## config.mk

```make
export PLATFORM = sky130hd
export DESIGN_NAME = sdram_arbiter
export DESIGN_NICKNAME = d
export VERILOG_FILES = /design/src/rtl/sdram_arbiter.sv
export SDC_FILE = /design/constraint.sdc
export NUM_CORES = 1
export LEC_CHECK = 0
export CAP_MARGIN = 20
export CORE_AREA = 3 3 123 125
export DETAILED_ROUTE_END_ITERATION = 8
export DIE_AREA = 0 0 126 128
export PLACE_DENSITY = 0.84
export SLEW_MARGIN = 20
export SYNTH_ARGS = -nofsm -noshare
export SYNTH_HDL_FRONTEND = slang
export SYNTH_SLANG_ARGS = --single-unit
```

## constraint.sdc

```tcl
create_clock -name clk_sdram -period 3.9 [get_ports clk_sdram]
set_clock_uncertainty 0.2 [all_clocks]
set_input_delay 0.585 -clock clk_sdram [delete_from_list [all_inputs] [get_ports clk_sdram]]
set_output_delay 0.585 -clock clk_sdram [all_outputs]
set_load 0.1 [all_outputs]
```

## src/rtl/sdram_arbiter.sv

```systemverilog
// Three-port SDRAM command arbiter: fixed-priority video with a bounded run,
// round-robin between rasterizer and CPU, one registered transaction in flight.
module sdram_arbiter #(
   parameter int ADDR_W        = 24,
   parameter int DATA_W        = 32,
   parameter int VIDEO_MAX_RUN = 4
) (
   input  logic                      clk_sdram,
   input  logic                      reset_i,
   input  logic [2:0]                req_i,
   input  logic [2:0]                we_i,
   input  logic [3*ADDR_W-1:0]       addr_i,
   input  logic [3*DATA_W-1:0]       wdata_i,
   input  logic [3*(DATA_W/8)-1:0]   wmask_i,
   output logic [2:0]                ack_o,
   output logic [DATA_W-1:0]         rdata_o,
   output logic                      cmd_valid_o,
   input  logic                      cmd_ready_i,
   output logic                      cmd_we_o,
   output logic [ADDR_W-1:0]         cmd_addr_o,
   output logic [DATA_W-1:0]         cmd_wdata_o,
   output logic [DATA_W/8-1:0]       cmd_wmask_o,
   input  logic                      rsp_valid_i,
   input  logic [DATA_W-1:0]         rsp_data_i
);

   localparam int MASK_W = DATA_W / 8;

   typedef enum logic [1:0] {
      IDLE    = 2'd0,
      ISSUE   = 2'd1,
      WAIT_RD = 2'd2
   } state_t;

   state_t              state_q, state_d;
   logic [1:0]          gnt_q, gnt_d;
   logic [1:0]          rr_last_q, rr_last_d;
   logic [2:0]          run_cnt_q, run_cnt_d;
   logic [1:0]          win;
   logic                others_pending;
   logic                video_wins;

   logic [2:0]          ack_d;
   logic [DATA_W-1:0]   rdata_d;
   logic                cmd_valid_d;
   logic                cmd_we_d;
   logic [ADDR_W-1:0]   cmd_addr_d;
   logic [DATA_W-1:0]   cmd_wdata_d;
   logic [MASK_W-1:0]   cmd_wmask_d;

   function automatic logic [2:0] sat_inc(input logic [2:0] v);
      return (v == 3'd7) ? v : v + 3'd1;
   endfunction

   // Video yields only once its run limit is hit and someone else is waiting.
   always_comb begin
      others_pending = |req_i[2:1];
      video_wins     = req_i[0] && (!others_pending || (int'(run_cnt_q) < VIDEO_MAX_RUN));
      if (video_wins)
         win = 2'd0;
      else if (rr_last_q == 2'd2)
         win = req_i[1] ? 2'd1 : 2'd2;
      else
         win = req_i[2] ? 2'd2 : 2'd1;
   end

   always_comb begin
      state_d     = state_q;
      gnt_d       = gnt_q;
      rr_last_d   = rr_last_q;
      run_cnt_d   = run_cnt_q;
      ack_d       = 3'b000;
      rdata_d     = rdata_o;
      cmd_valid_d = cmd_valid_o;
      cmd_we_d    = cmd_we_o;
      cmd_addr_d  = cmd_addr_o;
      cmd_wdata_d = cmd_wdata_o;
      cmd_wmask_d = cmd_wmask_o;
      case (state_q)
         IDLE: begin
            if (|req_i) begin
               state_d     = ISSUE;
               gnt_d       = win;
               cmd_valid_d = 1'b1;
               cmd_we_d    = we_i[win];
               cmd_addr_d  = addr_i[int'(win)*ADDR_W +: ADDR_W];
               cmd_wdata_d = wdata_i[int'(win)*DATA_W +: DATA_W];
               cmd_wmask_d = wmask_i[int'(win)*MASK_W +: MASK_W];
               if (win == 2'd0) begin
                  run_cnt_d = others_pending ? sat_inc(run_cnt_q) : 3'd0;
               end else begin
                  run_cnt_d = 3'd0;
                  rr_last_d = win;
               end
            end
         end
         ISSUE: begin
            if (cmd_ready_i) begin
               cmd_valid_d = 1'b0;
               if (cmd_we_o) begin
                  ack_d[gnt_q] = 1'b1;
                  state_d      = IDLE;
               end else begin
                  state_d = WAIT_RD;
               end
            end
         end
         WAIT_RD: begin
            if (rsp_valid_i) begin
               rdata_d      = rsp_data_i;
               ack_d[gnt_q] = 1'b1;
               state_d      = IDLE;
            end
         end
         default: state_d = IDLE;
      endcase
   end

   // Reset abandons any outstanding read; a late response lands in IDLE and is dropped.
   always_ff @(posedge clk_sdram) begin
      if (reset_i) begin
         state_q     <= IDLE;
         gnt_q       <= 2'd0;
         rr_last_q   <= 2'd2;
         run_cnt_q   <= 3'd0;
         ack_o       <= 3'b000;
         rdata_o     <= '0;
         cmd_valid_o <= 1'b0;
         cmd_we_o    <= 1'b0;
         cmd_addr_o  <= '0;
         cmd_wdata_o <= '0;
         cmd_wmask_o <= '0;
      end else begin
         state_q     <= state_d;
         gnt_q       <= gnt_d;
         rr_last_q   <= rr_last_d;
         run_cnt_q   <= run_cnt_d;
         ack_o       <= ack_d;
         rdata_o     <= rdata_d;
         cmd_valid_o <= cmd_valid_d;
         cmd_we_o    <= cmd_we_d;
         cmd_addr_o  <= cmd_addr_d;
         cmd_wdata_o <= cmd_wdata_d;
         cmd_wmask_o <= cmd_wmask_d;
      end
   end

endmodule

```

==> metrics.cfg, run 1 <==
[die]
dieWidth_um = 126
core_area_um2 = 14000
die_y_um = 128
io_pins = 319
start_util = 0.347
die-area_um2 = 16100
rows = 43

[clocking]
insertion_delay_ps = 340
hold_buffers = 0
cts_root_buffer = clkbuf_16
htree_levels = 3
post_cts_resized = 0
cts_tree = yes
cts_buffers = 9
cts_sinks = 106
cts.reportedPaths.clkPinSlew_ps = 70
clk_path_buf_depth = 2
postCtsSetupBuffers = 0

[sta]
grt_setup_unrepaired = no
hold_violations = 0
drv_slew = 0
clock.fmax_mhz = 366
fin_crit_sh = 0.701
setup_tns_ps = 0
min_period_ps = 2740
setup_viol = 0
max_slew_margin = 0.298
worstMarginPinSlew_ps = 1050

[power_and_ir_drop]
ir_drop_mv = 0.306
switching_power_mw = 2.49
p_clk_frac = 0.174
total_power_mw = 5.02
swShare = 0.496
p_per_area_nw_per_um2 = 608
power_frac_comb = 0.544
power.internal_mw = 2.53
p_leak_nw = 2.92
p_seq_frac = 0.283

[critical_path]
cp-start-kind = flip-flop
worst_ep_required_time_ps = 3120
arrival_ps = 1950
cp-end-kind = output port
worst_path_max_delay_cell = clkdlybuf4s50_1
r2r_setup_slack_ps = 1670
critical_path_buf_inv_count = 1
crit_path_max_incr_delay_ps = 1190
path_class = reg -> out
crit_cells = 1
r2r-end = cmd_addr_o[21]
path_cells = clkdlybuf4s50_1
crit_fanout = 4
crit_path_end = cmd_we_o
regToRegStartpoint = state_q[0]
r2r_cells = 7
cp_top_family = buffers and inverters
crit_path_start = cmd_we_o

[yosys]
synth.distinct_cells = 40
synth_area_um2 = 4860
synth-seq-cells = 106
yosysSeqAreaShare = 0.437
syn_inst = 498
syn_area_per_cell_um2 = 9.75
ys_warn_count = 0
synth.net_count = 725

[drt]
viasPerCell = 5.09
drt-total-wl_mm = 16.9
dr.pass1.iters = 5
vias = 4965
drc = 0
ant_nets = 0
wl_per_cell_um = 17.3
drtIter0Drc = 250

[global_routing]
grt_max_degree = 64
first_global_vias = 4916
grt_pass1_wl_mm = 26.2
grt-ovfl-total = 0
grtUsageTotal = 0.201
antenna_found_initial = 0

[hold_path]
hold_class = reg -> reg

[job]
max_cap_viol_count = 0

[final_layout]
instances_no_fill = 975
n_fill_cell = 1201
final_cell_mix = clkdlybuf4s50_1, dfxtp_1, nand2_1
drive_gt1_frac = 0.0415
finalNetCount = 1017
layout.cells.most_common = clkdlybuf4s50_1
postLayoutCellArea_um2 = 8260
antenna_cells = 0
syn_to_final_growth_pct = 70.1

[place]
io_buffers = 318
place_area_um2 = 7980
place_inst = 959
place_hpwl_mm = 12.8
gp_congestion = 0.833

[outcome]
status = finished, final reports clean

[worst min-delay path by stage]
stage / startpoint / end / slack [ps] / cells past startpoint
3_5_place_dp: rdata_o[3] / rdata_o[3] / 250 / 2
3_3_place_gp: rdata_o[2] / rdata_o[2] / 240 / 2
6_report: rdata_o[29] / rdata_o[29] / 250 / 2
2_1_floorplan: gnt_q[1] / ack_o[1] / 230 / 1
5_1_grt: rdata_o[12] / rdata_o[12] / 270 / 2
4_1_cts: rdata_o[3] / rdata_o[3] / 260 / 2
[Yosys cell counts (all sizes together)]
master / n / area share
dfxtp: 106 / 0.44
nand2: 74 / 0.057
mux2i: 64 / 0.13
o21ai: 62 / 0.065
a32oi: 61 / 0.11
a21oi: 36 / 0.037
buf: 36 / 0.073
clkbuf: 10 / 0.0077
nor2: 9 / 0.010
inv: 6 / 0.0046
ha: 5 / 0.013
nand2b: 4 / 0.0067
nor3b: 3 / 0.0057
a211oi: 2 / 0.0057
a22oi: 2 / 0.0031
nand3b: 2 / 0.0031
nor3: 2 / 0.0021
o31ai: 2 / 0.0059
a21boi: 1 / 0.0023
a221o: 1 / 0.0021
a221oi: 1 / 0.0031
a222oi: 1 / 0.0021
and2: 1 / 0.0013
and3b: 1 / 0.0018
nand3: 1 / 0.0010
nor2b: 1 / 0.0013
nor4: 1 / 0.0013
o311ai: 1 / 0.0018
o31a: 1 / 0.0018
or4b: 1 / 0.0021
[sequential cells by signal, indices dropped and copies added (netlist names)]
register / cells
ack_o: 3
cmd_addr_o: 24
cmd_valid_o: 1
cmd_wdata_o: 32
cmd_we_o: 1
cmd_wmask_o: 4
gnt_q: 2
rdata_o: 32
rr_last_q: 2
run_cnt_q: 3
state_q: 2
[tightest hold or removal path, delay by kind of cell (launching register included)]
| kind | cells | cell delay (ps) |
|---|---|---|
| DFF | 1 | 310 |
| and+or+nand+nor | 1 | 50 |
| AOI/OAI and AO/OA | 1 | 50 |
[metrics by stage]
stage / setup WS, ps / utilization / hold slack [ps]
floorplan: 1960 / - / 234
global placement: 1040 / 0.570 / 241
detailed placement: 909 / 0.570 / 245
CTS: 1120 / 0.591 / 255
global route: 1100 / 0.591 / 267
finish: 1160 / 0.591 / 252
[metal layers]
layer | global-route usage | vias to the layer above | part of all wire | wire [um]
li1 | - | 2433 | - | -
met1 | 0.235 | 2288 | 0.39 | 6540
met4 | 0.0644 | 0 | 0.018 | 305
met2 | 0.356 | 223 | 0.52 | 8710
met5 | 0 | - | 0 | 0
met3 | 0.0563 | 21 | 0.079 | 1340
[logic make-up after synthesis]
| family | Yosys count | share of synthesized area |
|---|---|---|
| buf+inv | 52 | 0.0853 |
| simple gates | 100 | 0.0935 |
| flops | 106 | 0.437 |
| fa+ha+maj | 5 | 0.0129 |
| mux | 64 | 0.132 |
| compound gates | 171 | 0.240 |
[power by group through the flow]
stage,registers (mW),clock network [mW],logic (mW)
3_5_place_dp,1.44,0,2.74
4_1_cts,1.42,0.896,2.74
5_1_grt,1.45,0.947,2.84
2_1_floorplan,2.81,0,0.663
6_report,1.42,0.871,2.73
3_3_place_gp,1.43,0,2.72
[cell type report]
class,count,area (um2),share of cell area
clock buffer,13,260,0.0315
clock inverter,3,22.5,0.00273
inverter,6,22.5,0.00273
multi-input combinational,340,2340,0.283
sequential,106,2120,0.257
tap,180,225,0.0273
timing repair buffer,327,3270,0.396
Power figures use the tool's default switching activity.
==> run 2, diff against run 1 <==
CORE_AREA = default   (was 3 3 123 125)
CORE_MARGIN = 3   (was default)
CORE_UTILIZATION = 33   (was default)
DIE_AREA = default   (was 0 0 126 128)
PLACE_DENSITY = 0.85   (was 0.84)
clock period = 2.4 ns   (was 3.9 ns; I/O delays follow)
==> run 2 against run 1 <==
Compared with the run above: power increased by 65%; hold slack improved by 4.7 ps; routed wire length increased by 1.9%; register-to-register slack got worse by 1200 ps; first-iteration DRC count increased by 6.0%; sequential power increased by 62%; global-route usage increased by 0.095 points; via count increased by 1.9%; sequential share of layout area increased by 0.22 points.
==> metrics.cfg, run 2 (synthesized netlist as in run 1, its figures left out) <==
[hold_path]
hold_class = reg -> reg  ; unchanged
whs_path_depth = 2  ; unchanged
hp-start = rdata_o[30]  ; was rdata_o[29]

[global_routing]
grt-ovfl-total = 0  ; unchanged
antenna_found_initial = 0  ; unchanged
grtUsageTotal = 0.202  ; was 0.201
grt_pass1_wl_mm = 26.2  ; about the same
grt_max_degree = 61  ; was 64
first_global_vias = 4930  ; was 4916

[clocking]
cts_root_buffer = clkbuf_16  ; unchanged
insertion_delay_ps = 340  ; about the same
post_cts_resized = 0  ; unchanged
cts_buffers = 9  ; unchanged
htree_levels = 3  ; unchanged
cts_sinks = 106  ; unchanged
postCtsSetupBuffers = 0  ; unchanged
clk_path_buf_depth = 2  ; unchanged
hold_buffers = 0  ; unchanged
cts_tree = yes  ; unchanged
cts.reportedPaths.clkPinSlew_ps = 70  ; about the same

[power_and_ir_drop]
switching_power_mw = 4.08  ; was 2.49 mW
swShare = 0.491  ; was 0.496
p_clk_frac = 0.189  ; was 0.174
p_seq_frac = 0.277  ; was 0.283
p_leak_nw = 3.17  ; was 2.92 nW
power_frac_comb = 0.534  ; was 0.544
ir_drop_mv = 0.574  ; was 0.306 mV
p_per_area_nw_per_um2 = 1010  ; was 608 nW/um2
power.internal_mw = 4.22  ; was 2.53 mW

[critical_path]
crit_cells = 7  ; was 1
crit_path_max_incr_delay_ps = 510  ; was 1190 ps
critical_path_buf_inv_count = 3  ; was 1
regToRegStartpoint = state_q[0]  ; unchanged
arrival_ps = 2090  ; was 1950 ps
crit_fanout = 60  ; was 4
cp_top_family = buffers and inverters  ; unchanged
crit_path_start = req_i[2]  ; was cmd_we_o
path_cells = clkdlybuf4s50_1, buf_4, o31a_1, nor2_4, buf_12, a32oi_1, o21ai_1  ; was clkdlybuf4s50_1
path_class = in -> reg  ; was reg -> out
worst_ep_required_time_ps = 2480  ; was 3120 ps
r2r_cells = 7  ; unchanged
worst_path_max_delay_cell = clkdlybuf4s50_1  ; unchanged
cp-start-kind = input port  ; was flip-flop
cp-end-kind = flip-flop  ; was output port

[sta]
fin_crit_sh = 0.840
drv_slew = 0  ; unchanged
hold_violations = 0  ; unchanged
min_period_ps = 2020
max_slew_margin = 0.655  ; was 0.298
worstMarginPinSlew_ps = 517  ; was 1050 ps
grt_setup_unrepaired = no  ; unchanged
setup_viol = 0  ; unchanged
clock.fmax_mhz = 496
setup_tns_ps = 0  ; unchanged

[final_layout]
drive_gt1_frac = 0.175  ; was 0.0415
finalNetCount = 1027  ; was 1017
antenna_cells = 0  ; unchanged
postLayoutCellArea_um2 = 8190  ; was 8260 um2
layout.cells.most_common = clkdlybuf4s50_1  ; unchanged
instances_no_fill = 984  ; was 975
largestRegisters = cmd_wdata_o x32, rdata_o x32, cmd_addr_o x24  ; unchanged
final_cell_mix = clkdlybuf4s50_1, buf_4, dfxtp_1  ; was clkdlybuf4s50_1, dfxtp_1, nand2_1
syn_to_final_growth_pct = 68.7  ; was 70.1%

[job]
max_cap_viol_count = 0  ; unchanged

[die]
die-area_um2 = 16200  ; was 16100 um2
die_y_um = 127  ; was 128 um
start_util = 0.343  ; was 0.347
io_pins = 319  ; unchanged
core_area_um2 = 14100  ; was 14000 um2
dieWidth_um = 127  ; was 126 um
rows = 43  ; unchanged

[drt]
ant_nets = 0  ; unchanged
drtIter0Drc = 265  ; was 250
drc = 0  ; unchanged
wl_per_cell_um = 17.5  ; was 17.3 um
drt-total-wl_mm = 17.2  ; was 16.9 mm
dr.pass1.iters = 6  ; was 5
vias = 5058  ; was 4965
viasPerCell = 5.14  ; was 5.09

[place]
place_hpwl_mm = 12.9  ; was 12.8 mm
gp_congestion = 0.826  ; was 0.833
io_buffers = 318  ; unchanged
place_area_um2 = 7880  ; was 7980 um2
place_inst = 969  ; was 959

[outcome]
status = finished, final reports clean  ; unchanged

## run 2: cell types whose count changed in the layout (fill, tap and decap cells not counted)
| cell | change |
|---|---|
| clkbuf_8 | -2 |
| inv_6 | -1 |
| clkinv_2 | -1 |
| buf_12 | +5 |
| bufinv_16 | +2 |
| buf_4 | +102 |
| clkinvlp_4 | +2 |
| clkdlybuf4s50_1 | -97 |
| clkbuf_1 | -2 |
| clkinv_4 | +1 |
## run 2: layout make-up
class	count	area (um2)
clock buffers	9	225
clock inverters	6	92.6
fillers	1272	5960
inverters	6	22.5
multi-input cells	340	2340
flip-flops and latches	106	2120
well taps	180	225
repair buffers	337	3170
## run 2: routing by layer
layer / routed length [um] / track usage / share of wire / up-vias
li1: - / - / - / 2452
met1: 6860 / 0.242 / 0.40 / 2375
met2: 8640 / 0.352 / 0.50 / 203
met3: 1300 / 0.0464 / 0.076 / 28
met4: 418 / 0.0763 / 0.024 / 0
met5: 0 / 0 / 0 / -
## run 2: power by group through the flow
stage          Clock, mW  Sequential, mW  Combinational, mW
3_3_place_gp           0            2.32               4.42
4_1_cts             1.63            2.30               4.45
6_report            1.57            2.30               4.43
5_1_grt             1.71            2.34               4.60
2_1_floorplan          0            4.57               1.08
3_5_place_dp           0            2.33               4.45
## run 2: worst reg2reg max path: stages (launching register included)
cell and delay, ps:
dfxtp_1 330, inv_1 90, ha_1 290, o31a_1 320
nor2_4 60, buf_12 200, a32oi_1 260, o21ai_1 90
## run 2: final timing paths
path,to,slack [ps]
max reg2reg,cmd_wmask_o[3],460
max,cmd_wmask_o[3],380
min,rdata_o[30],260
min reg2reg,rdata_o[30],260
## run 2: metrics by stage
step | hold slack (ps) | util | worst slack, ps | power, mW
after floorplan | 234 | - | 647 | 5.64
after global placement | 242 | 0.557 | 55.0 | 6.75
after detailed placement | 247 | 0.557 | 27.4 | 6.78
after CTS | 246 | 0.579 | 393 | 8.38
after global routing | 270 | 0.579 | 301 | 8.65
final | 257 | 0.579 | 384 | 8.30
------------------------------
• What you are asked to do:
Whenever a line above contains "against", copy that line.

• Response box:
==> run 2, diff against run 1 <==
==> run 2 against run 1 <==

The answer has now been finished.